**ACTIVITY**. Your task is to repeat the entries exactly from their first line through the line with "cells by family", and to stop there.

**DATASET EXCERPTS**.
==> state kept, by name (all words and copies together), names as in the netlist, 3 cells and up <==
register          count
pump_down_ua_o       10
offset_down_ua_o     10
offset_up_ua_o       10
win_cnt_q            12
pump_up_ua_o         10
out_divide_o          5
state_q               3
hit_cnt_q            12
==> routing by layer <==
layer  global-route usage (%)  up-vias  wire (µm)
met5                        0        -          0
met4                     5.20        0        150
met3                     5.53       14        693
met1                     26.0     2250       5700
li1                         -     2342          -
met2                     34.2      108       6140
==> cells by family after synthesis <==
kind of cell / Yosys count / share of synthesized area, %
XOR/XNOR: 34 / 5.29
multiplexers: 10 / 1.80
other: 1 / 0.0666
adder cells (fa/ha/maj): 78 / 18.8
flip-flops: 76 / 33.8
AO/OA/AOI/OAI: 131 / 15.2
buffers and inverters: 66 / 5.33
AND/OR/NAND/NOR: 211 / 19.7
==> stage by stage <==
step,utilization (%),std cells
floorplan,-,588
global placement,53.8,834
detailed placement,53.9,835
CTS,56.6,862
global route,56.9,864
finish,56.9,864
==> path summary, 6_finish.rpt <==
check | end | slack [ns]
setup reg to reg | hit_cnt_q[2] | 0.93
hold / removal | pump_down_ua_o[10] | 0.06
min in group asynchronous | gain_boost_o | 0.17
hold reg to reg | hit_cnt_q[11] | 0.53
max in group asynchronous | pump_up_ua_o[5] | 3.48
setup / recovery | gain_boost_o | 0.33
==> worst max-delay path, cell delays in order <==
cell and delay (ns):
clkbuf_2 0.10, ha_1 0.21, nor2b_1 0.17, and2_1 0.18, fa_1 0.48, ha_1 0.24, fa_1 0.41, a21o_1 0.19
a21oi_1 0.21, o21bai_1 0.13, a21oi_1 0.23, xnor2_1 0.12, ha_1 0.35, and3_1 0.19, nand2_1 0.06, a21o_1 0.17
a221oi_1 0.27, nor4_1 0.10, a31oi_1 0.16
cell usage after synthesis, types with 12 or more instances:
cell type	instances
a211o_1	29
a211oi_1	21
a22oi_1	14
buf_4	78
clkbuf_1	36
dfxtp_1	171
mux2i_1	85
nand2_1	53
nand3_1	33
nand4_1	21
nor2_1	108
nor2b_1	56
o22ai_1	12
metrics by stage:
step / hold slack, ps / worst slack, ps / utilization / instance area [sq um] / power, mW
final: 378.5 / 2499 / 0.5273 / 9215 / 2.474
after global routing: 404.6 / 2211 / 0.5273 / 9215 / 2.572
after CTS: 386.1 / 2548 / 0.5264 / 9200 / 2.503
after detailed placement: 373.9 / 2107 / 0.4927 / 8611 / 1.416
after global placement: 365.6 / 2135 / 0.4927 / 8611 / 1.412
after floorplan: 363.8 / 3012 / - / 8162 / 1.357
`src/shared/aoa_defs.svh`:
```
// constants of the analog output alarm and status block
`ifndef AOA_DEFS_SVH
`define AOA_DEFS_SVH

`define AOA_CLK_HZ          50000000
`define AOA_FLASH_HALF_MS   250
`define AOA_MONITOR_MS      100
`define AOA_RESTART_CYCLES  16

// refreshed I/O area: base = 2000 + 10 * unit number
`define AOA_AREA_BASE       16'h07D0
`define AOA_AREA_STRIDE     16'h000A
`define AOA_AREA_WORDS      16'h000A
`define AOA_OFS_SELECT      16'h0000
`define AOA_OFS_CONTROL     16'h0001
`define AOA_OFS_STATUS      16'h0009
`define AOA_UNIT_MAX        7'h5F

// status word fields
`define AOA_BIT_RANGE_LO    0
`define AOA_BIT_CFG_ERR     10
`define AOA_BIT_OUTNUM_ERR  13
`define AOA_BIT_NV_FAIL     14
`define AOA_BIT_ADJ_MODE    15
`define AOA_STATUS_RESET    16'h0000

// control word: store trigger
`define AOA_BIT_STORE       4

// adjustment output numbers 11..14
`define AOA_ADJ_NUM_MIN     8'h0B
`define AOA_ADJ_NUM_MAX     8'h0E

// stopped-conversion behaviour codes 0000..0002
`define AOA_STOP_CODE_MAX   16'h0002

`define AOA_ZERO_CODE       16'h0000
`define AOA_RANGE_MIN       16'h0000
`define AOA_RANGE_MAX       16'h0FA0

`endif

```
`src/shared/aoa_pkg.sv`:
```
// types of the analog output alarm and status block
package aoa_pkg;

   typedef enum logic [4:0]
   {
      ST_RESTART = 5'h01,
      ST_NORMAL  = 5'h02,
      ST_ADJUST  = 5'h04,
      ST_FROZEN  = 5'h08,
      ST_BADUNIT = 5'h10
   } aoa_state_type;

   typedef enum logic [1:0]
   {
      HM_PROGRAM = 2'h0,
      HM_MONITOR = 2'h1,
      HM_RUN     = 2'h2
   } aoa_hostmode_type;

endpackage : aoa_pkg

```
`src/shared/aoa_pin_if.sv`:
```
// pin group between the top and its input synchroniser
`timescale 1ns/1ps
`default_nettype none

interface aoa_pin_if #(parameter int WIDTH = 8);
   logic [WIDTH-1:0] raw;
   logic [WIDTH-1:0] clean;
   modport sync (input raw, output clean);
   modport user (output raw, input clean);
endinterface : aoa_pin_if

`default_nettype wire

```
`src/logic/aoa_pin_sync.sv`:
```
// three-stage pin synchroniser with agreement filter
`timescale 1ns/1ps
`default_nettype none

module aoa_pin_sync
   import aoa_pkg::*;
#(
   parameter int WIDTH = 8
)
(
   input  wire logic  clk,    // system clock
   input  wire logic  rstn,   // async reset, active low
   aoa_pin_if.sync    pins    // raw pins in, filtered out
);

   logic [WIDTH-1:0] stage1;
   logic [WIDTH-1:0] stage2;
   logic [WIDTH-1:0] stage3;

   always_ff @(posedge clk or negedge rstn)
   begin
      if (!rstn)
      begin
         stage1 <= '0;
         stage2 <= '0;
         stage3 <= '0;
      end
      else
      begin
         stage1 <= pins.raw;
         stage2 <= stage1;
         stage3 <= stage2;
      end
   end

   // a bit changes only once the last two stages agree
   always_ff @(posedge clk or negedge rstn)
   begin
      if (!rstn)
         pins.clean <= '0;
      else
      begin
         for (int i = 0; i < WIDTH; i++)
            if (stage2[i] == stage3[i])
               pins.clean[i] <= stage3[i];
      end
   end

endmodule : aoa_pin_sync

`default_nettype wire

```
`src/logic/aoa_alarm_status.sv`:
```
// alarm, indicator and status word logic of the analog output unit
`timescale 1ns/1ps
`default_nettype none
`include "aoa_defs.svh"

module aoa_alarm_status
   import aoa_pkg::*;
#(
   parameter int NUM_OUTPUTS    = 8,
   parameter int RESTART_CYCLES = `AOA_RESTART_CYCLES,
   parameter int FLASH_CYCLES   = (`AOA_CLK_HZ / 1000) * `AOA_FLASH_HALF_MS,
   parameter int MONITOR_CYCLES = (`AOA_CLK_HZ / 1000) * `AOA_MONITOR_MS
)
(
   input  wire logic                         clk,            // system clock
   input  wire logic                         rstn,           // async reset, active low
   input  wire logic [6:0]                   unitNumberPin,  // unit number switch, pin
   input  wire logic                         adjSwitchPin,   // adjustment mode switch, pin
   input  wire logic                         refreshRdEn,    // host refresh read strobe
   input  wire logic                         refreshWrEn,    // host refresh write strobe
   input  wire logic [15:0]                  refreshAddr,    // refreshed word address
   input  wire logic [15:0]                  refreshWrData,  // refreshed write data
   output logic [15:0]                       refreshRdData,  // refreshed read data
   output logic                              refreshRdValid, // read answer valid
   input  wire logic [1:0]                   hostMode,       // host program/monitor/run
   input  wire logic                         busFault,       // I/O bus error
   input  wire logic                         wdtFault,       // host watchdog timeout
   input  wire logic                         dupUnit,        // duplicate unit number seen
   input  wire logic                         restartBit,     // per-unit restart bit
   input  wire logic [15:0]                  stopBehaviour,  // setup stop behaviour code
   input  wire logic [NUM_OUTPUTS-1:0]       chanEnable,     // setup output-in-use mask
   input  wire logic [NUM_OUTPUTS-1:0][15:0] setValue,       // set values per output
   input  wire logic [NUM_OUTPUTS-1:0][15:0] holdValue,      // hold function values
   input  wire logic                         nvWriteFail,    // nonvolatile write failed
   output logic                              nvStore,        // start nonvolatile store
   output logic [NUM_OUTPUTS-1:0][15:0]      outValue,       // output codes to converters
   output logic                              runLed,         // operating indicator
   output logic                              unitFaultLed,   // unit error indicator
   output logic                              trimModeLed,    // adjusting indicator
   output logic                              hostFaultLed    // host error indicator
);

   // =======================================================
   // parameter checks
   // =======================================================
   if (NUM_OUTPUTS != 4 && NUM_OUTPUTS != 8)
   begin : g_bad_outputs
      $error("NUM_OUTPUTS must be 4 or 8");
   end
   if (RESTART_CYCLES < 4)
   begin : g_bad_restart
      $error("RESTART_CYCLES must cover the pin synchroniser");
   end
   if (FLASH_CYCLES < 1 || MONITOR_CYCLES < 2)
   begin : g_bad_counts
      $error("FLASH_CYCLES and MONITOR_CYCLES too small");
   end

   // =======================================================
   // functions
   // =======================================================
   function automatic logic [15:0] unitBase(input logic [6:0] unit);
      return `AOA_AREA_BASE + `AOA_AREA_STRIDE * {9'h000, unit};
   endfunction : unitBase

   function automatic logic adjNumberValid(input logic [7:0] num,
                                           input logic [NUM_OUTPUTS-1:0] used);
      logic [7:0] idx;
      idx = num - `AOA_ADJ_NUM_MIN;
      if (num < `AOA_ADJ_NUM_MIN || num > `AOA_ADJ_NUM_MAX)
         return 1'b0;
      return used[idx[1:0]];
   endfunction : adjNumberValid

   // =======================================================
   // pin synchroniser
   // =======================================================
   aoa_pin_if #(.WIDTH(8)) pinBus ();
   assign pinBus.raw = {adjSwitchPin, unitNumberPin};

   aoa_pin_sync #(.WIDTH(8)) u_pin_sync
   (
      .clk  (clk),
      .rstn (rstn),
      .pins (pinBus)
   );

   // =======================================================
   // state
   // =======================================================
   aoa_state_type        state;
   logic [6:0]           unitNumber;
   logic [15:0]          areaBase;
   logic [31:0]          restartCount;
   logic [31:0]          monitorCount;
   logic [31:0]          flashCount;
   logic                 flashPhase;
   logic                 restartPrev;
   logic                 restartFall;
   logic                 monitorLost;
   logic                 cfgErr;
   logic                 outNumErr;
   logic                 nvFail;
   logic [NUM_OUTPUTS-1:0] rangeErr;
   logic [7:0]           adjSelect;
   logic                 storePrev;
   logic                 storeRise;
   logic                 ownArea;
   logic                 hostConflict;
   logic                 unitBad;
   logic [15:0]          statusWord;

   assign restartFall  = restartPrev && !restartBit;
   assign areaBase     = unitBase(unitNumber);
   assign ownArea      = (refreshAddr >= areaBase) && (refreshAddr < areaBase + `AOA_AREA_WORDS);
   assign unitBad      = (pinBus.clean[6:0] > `AOA_UNIT_MAX) || dupUnit;
   assign hostConflict = (hostMode == HM_MONITOR) || (hostMode == HM_RUN);

   always_ff @(posedge clk or negedge rstn)
   begin
      if (!rstn)
         restartPrev <= 1'b0;
      else
         restartPrev <= restartBit;
   end

   // restart count runs only in the restart state
   always_ff @(posedge clk or negedge rstn)
   begin
      if (!rstn)
         restartCount <= '0;
      else if (restartFall || state != ST_RESTART)
         restartCount <= '0;
      else if (restartCount < RESTART_CYCLES - 1)
         restartCount <= restartCount + 32'h0000_0001;
   end

   always_ff @(posedge clk or negedge rstn)
   begin
      if (!rstn)
         state <= ST_RESTART;
      else if (restartFall)
         state <= ST_RESTART;
      else
      begin
         unique case (state)
            ST_RESTART:
               if (restartCount == RESTART_CYCLES - 1)
               begin
                  if (unitBad)
                     state <= ST_BADUNIT;
                  else if (pinBus.clean[7])
                     state <= ST_ADJUST;
                  else
                     state <= ST_NORMAL;
               end
            ST_NORMAL:
               if (dupUnit)
                  state <= ST_BADUNIT;
            ST_ADJUST:
               if (dupUnit)
                  state <= ST_BADUNIT;
               else if (hostConflict)
                  state <= ST_FROZEN;
            ST_FROZEN:
               state <= ST_FROZEN;
            ST_BADUNIT:
               state <= ST_BADUNIT;
         endcase
      end
   end

   // unit number and setup checks are taken once, at the end of a restart
   always_ff @(posedge clk or negedge rstn)
   begin
      if (!rstn)
      begin
         unitNumber <= 7'h00;
         cfgErr     <= 1'b0;
      end
      else if (state == ST_RESTART && restartCount == RESTART_CYCLES - 1)
      begin
         unitNumber <= pinBus.clean[6:0];
         cfgErr     <= (stopBehaviour > `AOA_STOP_CODE_MAX);
      end
   end

   // =======================================================
   // host refresh port
   // =======================================================
   always_ff @(posedge clk or negedge rstn)
   begin
      if (!rstn)
      begin
         adjSelect <= 8'h00;
         storePrev <= 1'b0;
      end
      else if (state == ST_RESTART)
      begin
         adjSelect <= 8'h00;
         storePrev <= 1'b0;
      end
      else if (refreshWrEn && ownArea)
      begin
         if (refreshAddr == areaBase + `AOA_OFS_SELECT)
            adjSelect <= refreshWrData[7:0];
         if (refreshAddr == areaBase + `AOA_OFS_CONTROL)
            storePrev <= refreshWrData[`AOA_BIT_STORE];
      end
   end

   assign storeRise = refreshWrEn && ownArea && (refreshAddr == areaBase + `AOA_OFS_CONTROL)
                      && refreshWrData[`AOA_BIT_STORE] && !storePrev;

   always_ff @(posedge clk or negedge rstn)
   begin
      if (!rstn)
         nvStore <= 1'b0;
      else
         nvStore <= storeRise && (state == ST_ADJUST) && !outNumErr;
   end

   always_ff @(posedge clk or negedge rstn)
   begin
      if (!rstn)
      begin
         refreshRdData  <= 16'h0000;
         refreshRdValid <= 1'b0;
      end
      else
      begin
         refreshRdValid <= refreshRdEn && ownArea && (state != ST_BADUNIT);
         if (refreshRdEn && ownArea && refreshAddr == areaBase + `AOA_OFS_STATUS)
            refreshRdData <= statusWord;
         else
            refreshRdData <= 16'h0000;
      end
   end

   // silence from the host beyond the monitoring period
   always_ff @(posedge clk or negedge rstn)
   begin
      if (!rstn)
         monitorCount <= '0;
      else if (state == ST_RESTART || ((refreshRdEn || refreshWrEn) && ownArea))
         monitorCount <= '0;
      else if (monitorCount < MONITOR_CYCLES)
         monitorCount <= monitorCount + 32'h0000_0001;
   end
   assign monitorLost = (monitorCount == MONITOR_CYCLES);

   // =======================================================
   // alarm flags
   // =======================================================
   always_ff @(posedge clk or negedge rstn)
   begin
      if (!rstn)
         rangeErr <= '0;
      else
      begin
         for (int i = 0; i < NUM_OUTPUTS; i++)
            rangeErr[i] <= (state == ST_NORMAL) && chanEnable[i]
                           && (setValue[i] < `AOA_RANGE_MIN || setValue[i] > `AOA_RANGE_MAX);
      end
   end

   always_ff @(posedge clk or negedge rstn)
   begin
      if (!rstn)
         outNumErr <= 1'b0;
      else
         outNumErr <= (state == ST_ADJUST) && !adjNumberValid(adjSelect, chanEnable);
   end

   // a failure in the same cycle as a retry trigger keeps the flag set
   always_ff @(posedge clk or negedge rstn)
   begin
      if (!rstn)
         nvFail <= 1'b0;
      else if (state != ST_ADJUST)
         nvFail <= 1'b0;
      else if (nvWriteFail)
         nvFail <= 1'b1;
      else if (storeRise)
         nvFail <= 1'b0;
   end

   always_comb
   begin
      statusWord = `AOA_STATUS_RESET;
      if (state == ST_FROZEN)
         statusWord[`AOA_BIT_ADJ_MODE] = 1'b1;
      else
      begin
         statusWord[`AOA_BIT_RANGE_LO +: NUM_OUTPUTS] = rangeErr;
         statusWord[`AOA_BIT_CFG_ERR]    = cfgErr;
         statusWord[`AOA_BIT_OUTNUM_ERR] = outNumErr;
         statusWord[`AOA_BIT_NV_FAIL]    = nvFail;
         statusWord[`AOA_BIT_ADJ_MODE]   = (state == ST_ADJUST);
      end
   end

   // =======================================================
   // output selection
   // =======================================================
   always_ff @(posedge clk or negedge rstn)
   begin
      if (!rstn)
         outValue <= '0;
      else
      begin
         for (int i = 0; i < NUM_OUTPUTS; i++)
         begin
            unique case (state)
               ST_RESTART, ST_BADUNIT:
                  outValue[i] <= `AOA_ZERO_CODE;
               ST_FROZEN:
                  outValue[i] <= outValue[i];
               ST_ADJUST:
                  if (outNumErr)
                     outValue[i] <= `AOA_ZERO_CODE;
                  else if (nvFail)
                     outValue[i] <= outValue[i];
                  else
                     outValue[i] <= setValue[i];
               ST_NORMAL:
                  if (cfgErr || !chanEnable[i])
                     outValue[i] <= `AOA_ZERO_CODE;
                  else if (monitorLost)
                     outValue[i] <= outValue[i];
                  else if (busFault || wdtFault)
                     outValue[i] <= holdValue[i];
                  else if (rangeErr[i])
                     outValue[i] <= holdValue[i];
                  else
                     outValue[i] <= setValue[i];
            endcase
         end
      end
   end

   // =======================================================
   // indicators
   // =======================================================
   always_ff @(posedge clk or negedge rstn)
   begin
      if (!rstn)
      begin
         flashCount <= '0;
         flashPhase <= 1'b0;
      end
      else if (state != ST_ADJUST && state != ST_FROZEN)
      begin
         flashCount <= '0;
         flashPhase <= 1'b0;
      end
      else if (flashCount == FLASH_CYCLES - 1)
      begin
         flashCount <= '0;
         flashPhase <= !flashPhase;
      end
      else
         flashCount <= flashCount + 32'h0000_0001;
   end

   always_ff @(posedge clk or negedge rstn)
   begin
      if (!rstn)
      begin
         runLed       <= 1'b0;
         unitFaultLed <= 1'b0;
         trimModeLed  <= 1'b0;
         hostFaultLed <= 1'b0;
      end
      else
      begin
         runLed       <= ((state == ST_NORMAL) && !cfgErr) || (state == ST_ADJUST);
         unitFaultLed <= (|statusWord[`AOA_BIT_NV_FAIL:0]) || (state == ST_FROZEN);
         trimModeLed  <= flashPhase;
         hostFaultLed <= (state == ST_BADUNIT)
                         || ((state != ST_RESTART) && (busFault || wdtFault || monitorLost));
      end
   end

endmodule : aoa_alarm_status

`default_nettype wire

```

**RESPONSE FOR THIS EXERCISE**.
==> state kept, by name (all words and copies together), names as in the netlist, 3 cells and up <==
register          count
pump_down_ua_o       10
offset_down_ua_o     10
offset_up_ua_o       10
win_cnt_q            12
pump_up_ua_o         10
out_divide_o          5
state_q               3
hit_cnt_q            12
==> routing by layer <==
layer  global-route usage (%)  up-vias  wire (µm)
met5                        0        -          0
met4                     5.20        0        150
met3                     5.53       14        693
met1                     26.0     2250       5700
li1                         -     2342          -
met2                     34.2      108       6140
==> cells by family after synthesis <==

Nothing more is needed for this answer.